October 2, 2013
What Is Riak CS?
In May of this year, we posted the top 5 questions we heard from customers and our community about Riak CS; today we’ll take a deeper dive into the technical details, specifically the differences between Riak CS and Riak itself.
Riak CS as Compared to Riak
Both Riak CS and Riak are, at their core, places to store objects. Both are open source and both are designed to be used in a cluster of servers for availability and scalability.
The fundamental distinction between the two is simple: Riak CS can be used for storing very large objects, into the terabyte size range, while Riak is optimized for fast storage and retrieval of small objects (typically no more than a few megabytes).
There are subtle differences; however, that can be obscured by the similarities between the two.
Why Would I Use Riak CS?
Riak CS is used for a variety of reasons. Some examples:
- Private object storage services, for example for companies that want to store sensitive data behind their own firewalls.
- Large binary object storage as part of a voice or video service.
- An integrated component in an OpenStack cloud solution, storing and serving VM images on demand.
Tier 3, Yahoo! Japan, Datapipe, and Turner Broadcasting are just a few of the big names using Riak CS today.
What Does Riak CS Do That Riak Doesn’t?
Riak CS carves large objects into small chunks of data to be distributed throughout a Riak cluster and, when used with Riak CS Enterprise, synchronized with remote data centers.
Riak CS adds compatibility with Amazon’s S3 and OpenStack’s Swift APIs. These offer very different semantics than Riak, and the advanced search capabilities in Riak such as Secondary Indexes and full text search are not available using S3 or Swift clients.
We strongly advise against it, but it is possible to work with Riak’s standard APIs “under the hood” when deploying a Riak CS solution.
Work is actively underway to add a security model to Riak in the upcoming 2.0 release.
Buckets or Buckets?
Users of Riak CS store their objects in virtual containers (called buckets in Amazon S3 parlance, containers in OpenStack).
Riak also relies heavily on buckets for data storage and configuration but, despite the names, these buckets are not the same.
As an example of how this can cause confusion: the replication factor in Riak (the number of times a piece of data is stored in a cluster) is configurable per-bucket. Because Riak’s buckets do not underly the user buckets in Riak CS, this feature cannot be used to create tiered services.

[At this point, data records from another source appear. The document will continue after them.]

<file path="src/rtl/mem_port_arbiter_if.sv">
// ============================================================================
// mem_port_arbiter_if : fetch/data requester and memory-port signal bundle
// Rev 1.0
// ============================================================================
`default_nettype none

interface mem_port_arbiter_if #(
  parameter int ADDR_WIDTH = 32,
  parameter int DATA_WIDTH = 32
);
  // Fetch requester (port I)
  logic                  i_req;
  logic [ADDR_WIDTH-1:0] i_addr;
  logic                  i_gnt;
  logic                  i_rvalid;
  logic [DATA_WIDTH-1:0] i_rdata;

  // Load/store requester (port D)
  logic                  d_req;
  logic                  d_we;
  logic [ADDR_WIDTH-1:0] d_addr;
  logic [DATA_WIDTH-1:0] d_wdata;
  logic                  d_gnt;
  logic                  d_rvalid;
  logic [DATA_WIDTH-1:0] d_rdata;

  // Shared memory port
  logic                  mem_req;
  logic                  mem_we;
  logic [ADDR_WIDTH-1:0] mem_addr;
  logic [DATA_WIDTH-1:0] mem_wdata;
  logic                  mem_ready;
  logic                  mem_rvalid;
  logic [DATA_WIDTH-1:0] mem_rdata;

  logic                  busy;

  // The arbiter is the master of the memory port.
  modport master (
    input  i_req, i_addr,
    input  d_req, d_we, d_addr, d_wdata,
    input  mem_ready, mem_rvalid, mem_rdata,
    output i_gnt, i_rvalid, i_rdata,
    output d_gnt, d_rvalid, d_rdata,
    output mem_req, mem_we, mem_addr, mem_wdata,
    output busy
  );

  // Core requesters plus memory, seen from outside the arbiter.
  modport slave (
    output i_req, i_addr,
    output d_req, d_we, d_addr, d_wdata,
    output mem_ready, mem_rvalid, mem_rdata,
    input  i_gnt, i_rvalid, i_rdata,
    input  d_gnt, d_rvalid, d_rdata,
    input  mem_req, mem_we, mem_addr, mem_wdata,
    input  busy
  );
endinterface

`default_nettype wire

</file>
<file path="src/rtl/mem_port_arbiter.sv">
// ============================================================================
// mem_port_arbiter : shares one memory port between fetch (I) and load/store (D)
// Optional MEM_ARB_ROUND_ROBIN_EN: alternate winner on contention. Rev 1.0
// ============================================================================
`default_nettype none

module mem_port_arbiter #(
  parameter int ADDR_WIDTH = 32,
  parameter int DATA_WIDTH = 32
) (
  input  wire logic           clk,
  input  wire logic           rst,
  mem_port_arbiter_if.master  bus
);

  localparam logic [1:0] ST_IDLE = 2'd0;
  localparam logic [1:0] ST_REQ  = 2'd1;
  localparam logic [1:0] ST_RESP = 2'd2;

  localparam logic OWN_I = 1'b0;
  localparam logic OWN_D = 1'b1;

  logic [1:0]            state;
  logic [1:0]            state_nxt;
  logic                  owner;
  logic                  any_req;
  logic                  pick_d;

  logic                  i_gnt_q;
  logic                  i_rvalid_q;
  logic [DATA_WIDTH-1:0] i_rdata_q;
  logic                  d_gnt_q;
  logic                  d_rvalid_q;
  logic [DATA_WIDTH-1:0] d_rdata_q;
  logic                  mem_req_q;
  logic                  mem_we_q;
  logic [ADDR_WIDTH-1:0] mem_addr_q;
  logic [DATA_WIDTH-1:0] mem_wdata_q;

  always_comb begin
    any_req = bus.i_req | bus.d_req;
  end

`ifdef MEM_ARB_ROUND_ROBIN_EN
  logic last_owner;

  // On contention the port that did not win last time takes the port.
  always_comb begin
    pick_d = bus.d_req;
    if (bus.i_req && bus.d_req) begin
      pick_d = (last_owner == OWN_I);
    end
  end

  always_ff @(posedge clk) begin
    if (rst) begin
      last_owner <= OWN_D;
    end else if ((state == ST_IDLE) && any_req) begin
      last_owner <= pick_d;
    end
  end
`else
  // D outranks I: a pending load/store belongs to an already-fetched instruction.
  always_comb begin
    pick_d = bus.d_req;
  end
`endif

  always_comb begin
    state_nxt = state;
    case (state)
      ST_IDLE: begin
        if (any_req) begin
          state_nxt = ST_REQ;
        end
      end
      ST_REQ: begin
        if (bus.mem_ready) begin
          state_nxt = ST_RESP;
        end
      end
      ST_RESP: begin
        if (bus.mem_rvalid) begin
          state_nxt = ST_IDLE;
        end
      end
      default: begin
        state_nxt = ST_IDLE;
      end
    endcase
  end

  always_ff @(posedge clk) begin
    if (rst) begin
      state       <= ST_IDLE;
      owner       <= OWN_I;
      i_gnt_q     <= 1'b0;
      i_rvalid_q  <= 1'b0;
      i_rdata_q   <= '0;
      d_gnt_q     <= 1'b0;
      d_rvalid_q  <= 1'b0;
      d_rdata_q   <= '0;
      mem_req_q   <= 1'b0;
      mem_we_q    <= 1'b0;
      mem_addr_q  <= '0;
      mem_wdata_q <= '0;
    end else begin
      state      <= state_nxt;
      i_gnt_q    <= 1'b0;
      d_gnt_q    <= 1'b0;
      i_rvalid_q <= 1'b0;
      d_rvalid_q <= 1'b0;

      case (state)
        ST_IDLE: begin
          if (any_req) begin
            owner       <= pick_d ? OWN_D : OWN_I;
            mem_req_q   <= 1'b1;
            mem_addr_q  <= pick_d ? bus.d_addr : bus.i_addr;
            mem_we_q    <= pick_d & bus.d_we;
            mem_wdata_q <= pick_d ? bus.d_wdata : '0;
            i_gnt_q     <= ~pick_d;
            d_gnt_q     <= pick_d;
          end
        end
        ST_REQ: begin
          if (bus.mem_ready) begin
            mem_req_q <= 1'b0;
          end
        end
        ST_RESP: begin
          if (bus.mem_rvalid) begin
            if (owner == OWN_D) begin
              d_rvalid_q <= 1'b1;
              d_rdata_q  <= mem_we_q ? '0 : bus.mem_rdata;
            end else begin
              i_rvalid_q <= 1'b1;
              i_rdata_q  <= bus.mem_rdata;
            end
          end
        end
        default: begin
          mem_req_q <= 1'b0;
        end
      endcase
    end
  end

  assign bus.i_gnt     = i_gnt_q;
  assign bus.i_rvalid  = i_rvalid_q;
  assign bus.i_rdata   = i_rdata_q;
  assign bus.d_gnt     = d_gnt_q;
  assign bus.d_rvalid  = d_rvalid_q;
  assign bus.d_rdata   = d_rdata_q;
  assign bus.mem_req   = mem_req_q;
  assign bus.mem_we    = mem_we_q;
  assign bus.mem_addr  = mem_addr_q;
  assign bus.mem_wdata = mem_wdata_q;
  assign bus.busy      = (state != ST_IDLE);

endmodule

`default_nettype wire

</file>
<file path="src/flat_wrapper.sv">
// flat-port wrapper written by rule: the top's interface ports become plain ports
module mem_port_arbiter_flat 
#(
  parameter int ADDR_WIDTH = 32,
  parameter int DATA_WIDTH = 32
)
  (clk, rst, bus_i_req, bus_i_addr, bus_d_req, bus_d_we, bus_d_addr, bus_d_wdata, bus_mem_ready, bus_mem_rvalid, bus_mem_rdata, bus_i_gnt, bus_i_rvalid, bus_i_rdata, bus_d_gnt, bus_d_rvalid, bus_d_rdata, bus_mem_req, bus_mem_we, bus_mem_addr, bus_mem_wdata, bus_busy);
  mem_port_arbiter_if #(.ADDR_WIDTH(ADDR_WIDTH), .DATA_WIDTH(DATA_WIDTH)) bus_i ();
  input  wire logic clk;
  input  wire logic rst;
  input wire logic [$bits(bus_i.i_req)-1:0] bus_i_req;
  input wire logic [$bits(bus_i.i_addr)-1:0] bus_i_addr;
  input wire logic [$bits(bus_i.d_req)-1:0] bus_d_req;
  input wire logic [$bits(bus_i.d_we)-1:0] bus_d_we;
  input wire logic [$bits(bus_i.d_addr)-1:0] bus_d_addr;
  input wire logic [$bits(bus_i.d_wdata)-1:0] bus_d_wdata;
  input wire logic [$bits(bus_i.mem_ready)-1:0] bus_mem_ready;
  input wire logic [$bits(bus_i.mem_rvalid)-1:0] bus_mem_rvalid;
  input wire logic [$bits(bus_i.mem_rdata)-1:0] bus_mem_rdata;
  output wire logic [$bits(bus_i.i_gnt)-1:0] bus_i_gnt;
  output wire logic [$bits(bus_i.i_rvalid)-1:0] bus_i_rvalid;
  output wire logic [$bits(bus_i.i_rdata)-1:0] bus_i_rdata;
  output wire logic [$bits(bus_i.d_gnt)-1:0] bus_d_gnt;
  output wire logic [$bits(bus_i.d_rvalid)-1:0] bus_d_rvalid;
  output wire logic [$bits(bus_i.d_rdata)-1:0] bus_d_rdata;
  output wire logic [$bits(bus_i.mem_req)-1:0] bus_mem_req;
  output wire logic [$bits(bus_i.mem_we)-1:0] bus_mem_we;
  output wire logic [$bits(bus_i.mem_addr)-1:0] bus_mem_addr;
  output wire logic [$bits(bus_i.mem_wdata)-1:0] bus_mem_wdata;
  output wire logic [$bits(bus_i.busy)-1:0] bus_busy;
  assign bus_i.i_req = bus_i_req;
  assign bus_i.i_addr = bus_i_addr;
  assign bus_i.d_req = bus_d_req;
  assign bus_i.d_we = bus_d_we;
  assign bus_i.d_addr = bus_d_addr;
  assign bus_i.d_wdata = bus_d_wdata;
  assign bus_i.mem_ready = bus_mem_ready;
  assign bus_i.mem_rvalid = bus_mem_rvalid;
  assign bus_i.mem_rdata = bus_mem_rdata;
  assign bus_i_gnt = bus_i.i_gnt;
  assign bus_i_rvalid = bus_i.i_rvalid;
  assign bus_i_rdata = bus_i.i_rdata;
  assign bus_d_gnt = bus_i.d_gnt;
  assign bus_d_rvalid = bus_i.d_rvalid;
  assign bus_d_rdata = bus_i.d_rdata;
  assign bus_mem_req = bus_i.mem_req;
  assign bus_mem_we = bus_i.mem_we;
  assign bus_mem_addr = bus_i.mem_addr;
  assign bus_mem_wdata = bus_i.mem_wdata;
  assign bus_busy = bus_i.busy;
  mem_port_arbiter #(.ADDR_WIDTH(ADDR_WIDTH), .DATA_WIDTH(DATA_WIDTH)) u_core (.clk(clk), .rst(rst), .bus(bus_i));
endmodule
</file>
<file path="config.mk">
export PLATFORM = sky130hd
export DESIGN_NAME = mem_port_arbiter_flat
export DESIGN_NICKNAME = d
export VERILOG_FILES = /design/src/rtl/mem_port_arbiter_if.sv /design/src/rtl/mem_port_arbiter.sv /design/src/flat_wrapper.sv
export SDC_FILE = /design/constraint.sdc
export NUM_CORES = 1
export LEC_CHECK = 0
export ABC_AREA = 0
export BUFFER_PORTS_ARGS = -buffer_cell sky130_fd_sc_hd__buf_2
export CORE_MARGIN = 3
export CORE_UTILIZATION = 49
export CTS_CLUSTER_DIAMETER = 50
export CTS_CLUSTER_SIZE = 8
export DETAILED_ROUTE_END_ITERATION = 10
export PLACE_DENSITY = 0.89
export SETUP_SLACK_MARGIN = 0.05
export SYNTH_ARGS = -nofsm -noshare
export SYNTH_HDL_FRONTEND = slang
export SYNTH_SLANG_ARGS = --single-unit
</file>
<file path="constraint.sdc">
create_clock -name clk -period 2.55 [get_ports clk]
set_input_delay 0.1275 -clock clk [delete_from_list [all_inputs] [get_ports clk]]
set_output_delay 0.1275 -clock clk [all_outputs]
set_load 0.02 [all_outputs]
</file>
==> summary.md, run 1 <==
| Metric | Value |
|---|---|
| Post-synth EDFFs | `0` |
| Combinational Power Share | `0.160` |
| Critical path's slowest cell | `dfxtp_1` |
| Max cap viols | `0` |
| Critical path depth in cells | `1` |
| Area Growth Syn to Fin | `59.1%` |
| Final design utilization | `0.807` |
| Hold Crit Class | `primary input to flip-flop` |
| Total Routed Length | `between 15000 and 20000 um` |
| Drt initial violations | `about 560` |
| Switching Share | `0.256` |
| Most common cell in the netlist | `dfxtp_1` |
| Clock slew at reported path FFs | `~0.06 ns` |
| Seq/Total Area, Yosys | `0.519` |
| Actual slew at the worst max-slew pin | `1.00 ns` |
| Maximum VDD drop | `0.000499 V` |
| Via count | `5810` |
| Maximum clock path buffer count | `2` |
| Post-route ant nets | `0` |
| CTS Root Cell | `clkbuf_8` |
| Vias in the first global route | `5892` |
| Yosys warns | `0` |
| Buf/Inv on CP | `1` |
| Crit path DAT | `1.81 ns` |
| Resize count post-CTS | `0` |
| Vias per inst | `5.55` |
| H-tree levels | `4` |
| Unrepaired setup endpoints after global routing | `no` |
| Worst-path cell chain | `buf_2` |
| Cell area power density | `705 nW/um2` |
| RePlAce Congestion | `0.793` |
| Clock Latency Late Sink | `0.51 ns` |
| TritonCTS clock tree | `done` |
| Remaining Overflow, GRT | `0` |
| Die Y | `110 um` |
| Yosys reg bits | `137` |
| Critical Path RT | `around 2.4 ns` |
| Syn Nets | `between 600 and 700` |
| Final hold viol count | `0` |
| Post-synth top area cell | `dfxtp_1` |
| R2R cell count | `3` |
| Final nets | `approximately 1000` |
| Distinct cell type count after synthesis | `27` |
| Status | `finished clean` |
| DR DRC count | `0` |
| IO Pins | `270` |
| Share of layout cells above drive strength 1 | `0.380` |
| Max Freq | `between 500 and 600 MHz` |
| Drt wl/cell | `18.6 um` |
| P_leak | `~0.0038 uW` |
| Period utilization | `0.758` |
| First-pass GRT wire length | `29300 um` |
| Crit-path leading delay family | `flip-flops` |
| Mean Syn Cell Area | `9.86 um2` |
| CTS Buf Count | `17` |
| Commonest cells in the netlist | `dfxtp_1 (137), nand2_1 (100), a21oi_1 (99)` |
| CP endpoint kind | `output port` |
| Post-synth top area share | `0.519` |
| Worst path max stage delay | `0.97 ns` |
| Setup CP Type | `flip-flop to output port` |
| Cell Int Power | `~4400 uW` |
| Core footprint | `10400 um2` |
| Number of port buffers | `roughly 270` |
| Clk sinks | `between 100 and 150` |
| Tmin final | `1.93 ns` |
| Max-slew violation count | `0` |
| Post-Syn Area | `5280 um2` |
| Largest net degree at the start of global routing | `65` |
| FFs w/ async S/R, synth | `0` |
| Top FF cell, synth | `dfxtp_1` |
| Pwr Total | `5930 uW` |
| Cells after Synth | `536` |
| DR pass1 iterations | `5` |
| CP Max Fanout | `34` |
| Hold Path Depth | `3` |
| Total GRT Usage | `0.315` |
| Full die area | `12100 um2` |
| Final Setup Violations | `0` |
| Startpoint Class | `flip-flop` |
| Slew headroom | `0.331` |
| Seq pwr share | `0.396` |
| Setup tns final | `0 ns` |
| Initial antenna violation count | `2` |
| Die width | `between 100 and 150 um` |
| Switching power | `around 1500 uW` |
| Starting Density | `0.507` |
| Fillers | `570` |
| Post-DP HPWL | `10600 um` |
| Clk_skew | `slightly below 0.01 ns` |
| Main area contributors after synthesis | `dfxtp_1 (52%), a21oi_1 (9.4%), a211oi_2 (7.1%)` |
| Clock Power Share | `0.444` |
| Row count | `37` |
flip-flops by register name, indices dropped and copies added, names as in the netlist, 2 cells and up:
name	cells
u_core.bus.i_rdata	32
u_core.bus.mem_addr	32
u_core.bus.d_rdata	32
u_core.state	2
u_core.bus.mem_wdata	32
cells in the final DEF, fill, tap and decap left out, drive strengths merged:
cell / netlist / final
bufinv: 0 / 4
clkinv: 0 / 3
inv: 1 / 2
nand4bb: 1 / 1
nor3: 1 / 1
nand3b: 33 / 33
nand2: 100 / 100
a21o: 1 / 1
a22o: 33 / 33
clkbuf: 28 / 22
and2: 1 / 1
a211oi: 32 / 32
mux2i: 32 / 32
or2: 1 / 1
nor2: 5 / 5
dfxtp: 137 / 137
dlygate4sd3: 0 / 115
nor4bb: 1 / 1
diode: 0 / 3
a21oi: 100 / 100
o21ai: 1 / 1
nor3b: 1 / 1
and4b: 1 / 1
nand4b: 1 / 1
buf: 25 / 277
clkinvlp: 0 / 2
routing by layer:
layer | vias up | part of all wire | track usage | wire (um)
li1 | 2614 | - | - | -
met1 | 2742 | 0.35 | 0.333 | 6790
met2 | 382 | 0.53 | 0.568 | 10300
met3 | 72 | 0.083 | 0.0787 | 1620
met4 | 0 | 0.043 | 0.173 | 836
met5 | - | 0 | 0 | 0
cells by family after synthesis:
kind of cell / Yosys count / share of synthesized area
multiplexers: 32 / 0.0606
AO/OA/AOI/OAI: 167 / 0.228
flip-flops: 137 / 0.519
buffers and inverters: 54 / 0.0528
AND/OR/NAND/NOR: 146 / 0.140
metrics by stage:
step | hold slack, ns | setup WS (ns) | cells | area, um2
after detailed placement | 0.347 | 0.757 | 896 | 6600
after CTS | 0.000683 | 0.616 | 1043 | 8400
final | 0.0152 | 0.617 | 1046 | 8410
after floorplan | 0.260 | 1.16 | 536 | 5280
after global routing | 0.00951 | 0.502 | 1045 | 8400
after global placement | 0.343 | 0.846 | 896 | 6600
power by group through the flow:
stage / Combinational [uW] / Clock [uW] / Sequential (uW)
finish: 946 / 2630 / 2350
global route: 1010 / 2760 / 2360
CTS: 908 / 2670 / 2340
detailed placement: 757 / 0 / 2380
global placement: 737 / 0 / 2380
floorplan: 377 / 0 / 2490
final timing paths:
| kind | startpoint | end | slack (ns) |
|---|---|---|---|
| setup / recovery | u_core.bus.mem_we | bus_mem_we | 0.62 |
| hold / removal | bus_i_addr[8] | u_core.bus.mem_addr[8] | 0.02 |
| setup reg to reg | u_core.state[0] | u_core.bus.mem_wdata[31] | 0.68 |
| hold reg to reg | u_core.bus.d_rdata[9] | u_core.bus.d_rdata[9] | 0.45 |
layout make-up:
| type | instances | area, um2 | share of cell area |
|---|---|---|---|
| diodes | 3 | 7.51 | 0.000893 |
| clock buffers | 22 | 483 | 0.0575 |
| clock inverters | 10 | 163 | 0.0194 |
| inverters | 1 | 3.75 | 0.000447 |
| multi-input cells | 345 | 2280 | 0.271 |
| flip-flops and latches | 137 | 2740 | 0.326 |
| well taps | 136 | 170 | 0.0202 |
| repair buffers | 392 | 2560 | 0.305 |
repair_timing:
item | 4_1_cts | 5_1_grt
hold buffers | 115 | 0
endpoints found under the hold margin | 128 | 0
setup buffers | 0 | 0
(Power assumes the default switching activity.)
==> run 2, diff against run 1 <==
Settings changed: CORE_UTILIZATION 49 to 41, PLACE_DENSITY 0.89 to 0.8.
Clock period 2.55 ns to 1.65 ns, I/O delays scaled along.
==> summary.md, run 2 (synthesis results as in run 1) <==
| Metric | Value |
|---|---|
| Critical Path RT | `1.99 ns` |
| DR DRC count | `0` |
| Remaining Overflow, GRT | `0` |
| Full die area | `approximately 14000 um2` |
| Setup slack after layout | `0.157 ns` |
| Total Routed Length | `around 17000 um` |
| Cell Int Power | `7070 uW` |
| Via count | `about 5300` |
| Max Freq | `between 600 and 700 MHz` |
| Clk sinks | `~140` |
| Finished Layout Cells | `1037` |
| Most common cell after layout, fill and taps aside | `buf_2` |
| Hold Crit Class | `primary input to flip-flop` |
| H-tree levels | `4` |
| Final hold viol count | `0` |
| Unrepaired setup endpoints after global routing | `no` |
| DR pass1 iterations | `5` |
| Die Y | `120 um` |
| Startpoint Class | `flip-flop` |
| Post-CTS Setup Inserts | `0` |
| CTS Root Cell | `clkbuf_16` |
| Critical path's slowest cell | `a21oi_2` |
| Max cap viols | `0` |
| Most frequent cells in the layout | `buf_2 (268), dfxtp_1 (136), nand2_1 (100)` |
| Drt wl/cell | `around 16 um` |
| Combinational Power Share | `0.149` |
| Total GRT Usage | `0.224` |
| Setup CP Type | `flip-flop to flip-flop` |
| Final Setup Violations | `0` |
| Vias per inst | `5.09` |
| Vias in the first global route | `5275` |
| Clock Latency Late Sink | `0.40 ns` |
| Core footprint | `12300 um2` |
| Final instance area | `8150 um2` |
| Worst-path cell chain | `nor2_8, a21oi_2, a22o_1` |
| First-pass GRT wire length | `26000 um` |
| Crit-path leading delay family | `compound AO/OA/AOI/OAI gates` |
| CP Max Fanout | `17` |
| TritonCTS clock tree | `done` |
| Actual slew at the worst max-slew pin | `0.859 ns` |
| Area Growth Syn to Fin | `54.3%` |
| Maximum clock path buffer count | `2` |
| Largest net degree at the start of global routing | `between 70 and 80` |
| Crit path DAT | `between 1.5 and 2 ns` |
| Drt initial violations | `approximately 440` |
| Final design utilization | `0.662` |
| Pre-CTS WS | `0.162 ns` |
| Share of layout cells above drive strength 1 | `0.408` |
| P_leak | `0.00371 uW` |
| Worst path max stage delay | `0.67 ns` |
| Switching power | `2280 uW` |
| Post-route ant nets | `0` |
| Number of port buffers | `~270` |
| RePlAce Congestion | `0.833` |
| Tmin final | `1.49 ns` |
| Buf/Inv on CP | `0` |
| Post-DP Area | `around 6800 um2` |
| Seq pwr share | `0.384` |
| Maximum VDD drop | `0.000747 V` |
| Clock slew at reported path FFs | `0.06 ns` |
| Starting Density | `0.429` |
| Initial antenna violation count | `1` |
| Die width | `120 um` |
| Status | `finished clean` |
| Setup tns final | `0 ns` |
| IO Pins | `270` |
| Post-DP HPWL | `10500 um` |
| Switching Share | `0.244` |
| Placed Cells | `around 940` |
| Period utilization | `0.905` |
| Slew headroom | `0.427` |
| Clk_skew | `0.0135 ns` |
| CTS Buf Count | `17` |
| Clock Power Share | `0.467` |
| CP endpoint kind | `flip-flop` |
| Final nets | `991` |
| Row count | `40` |
| Max-slew violation count | `0` |
| Cell area power density | `1150 nW/um2` |
-- run 2: cell types whose count changed in the layout (fill, tap and decap cells not counted), moves of 2 or more --
cell	before	now
buf_12	0	6
bufinv_16	4	6
buf_4	9	12
clkinv_2	2	0
clkbuf_8	6	3
diode_2	3	1
dlygate4sd3_1	115	67
-- run 2: worst register-to-register path, cell delays in order (launching register included) --
cell and delay, ns:
dfxtp_1 0.42, nor2_8 0.10, a21oi_2 0.67, a22o_1 0.24
-- run 2: what timing repair did --
action	in CTS	in global routing
endpoints found under the setup margin	0	35
gates resized for setup	0	1
hold buffers	67	0
hold endpoints to repair	99	0
-- run 2: cell type report --
type | instances | area [um2]
tap | 168 | 210
fill | 976 | 4160
sequential | 137 | 2740
antenna | 1 | 2.50
clock inverter | 10 | 214
inverter | 1 | 3.75
timing repair buffer | 353 | 2220
clock buffer | 21 | 470
multi-input combinational | 346 | 2280
-- run 2: per-stage QoR --
stage                     hold WS (ns)  total power [uW]
after detailed placement         0.304              4900
after global placement           0.298              4890
after floorplan                  0.215              4430
after CTS                       0.0171              9380
final                           0.0301              9340
after global routing            0.0563              9700
-- run 2: layer usage --
layer | up-vias | routed length, um | global-route usage
li1 | 2533 | - | -
met1 | 2458 | 6500 | 0.262
met2 | 245 | 8370 | 0.381
met3 | 42 | 1130 | 0.0608
met4 | 0 | 596 | 0.110
met5 | - | 0 | 0
-- run 2: path summary, 6_finish.rpt --
path	start	end	slack, ns	cells after the start
setup / recovery	u_core.state[1]	u_core.bus.mem_wdata[1]	0.16	3
hold / removal	bus_i_addr[0]	u_core.bus.mem_addr[0]	0.03	3
setup reg to reg	u_core.state[1]	u_core.bus.mem_wdata[1]	0.16	3
hold reg to reg	u_core.bus.d_rdata[5]	u_core.bus.d_rdata[5]	0.45	2
-- run 2: power groups by stage --
| stage | Sequential, uW | Combinational, uW | Clock (uW) |
|---|---|---|---|
| CTS | 3590 | 1380 | 4420 |
| floorplan | 3850 | 583 | 0 |
| detailed placement | 3650 | 1250 | 0 |
| finish | 3590 | 1390 | 4360 |
| global route | 3610 | 1500 | 4600 |
| global placement | 3660 | 1230 | 0 |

Riak is designed to maximize availability; the price paid for that is delayed consistency when the network is split and clients are writing to both sides of the cluster.
Creating user accounts in Riak CS; however, led to the need for a mechanism to maintain strong consistency. If two people attempt to create user accounts with the same username on either side of a network partition, both cannot be allowed to succeed, or else a conflict will occur that is very difficult to automatically recover from.
Furthermore, user buckets in S3 (and OpenStack APIs as implemented in Riak CS) reside in a global rather than a user-specific namespace, so bucket creation must also be handled carefully.
Riak CS introduced a service named Stanchion that is designed to handle these specific requests to avoid conflicts. Stanchion is a single process running on a single Riak server (thus introducing a single point of failure for user account and bucket creation requests).
While it is possible to deploy Stanchion using common system tools to make a daemon process run in a highly available manner, Basho recommends doing so carefully and testing it thoroughly. Since the only impact of failure is to prevent user and bucket creation, it may be preferable to monitor and alert on failure. If two copies of Stanchion are running due to a network partition, its strong consistency guarantees will be lost.
With strong consistency options targeted for Riak 2.0, expect to see some changes.
Basho offers multi-datacenter replication with its Enterprise software licenses, and Riak CS Enterprise takes full advantage of that feature. Data can be written to one or more clusters in multiple data centers and be synchronized automatically between them.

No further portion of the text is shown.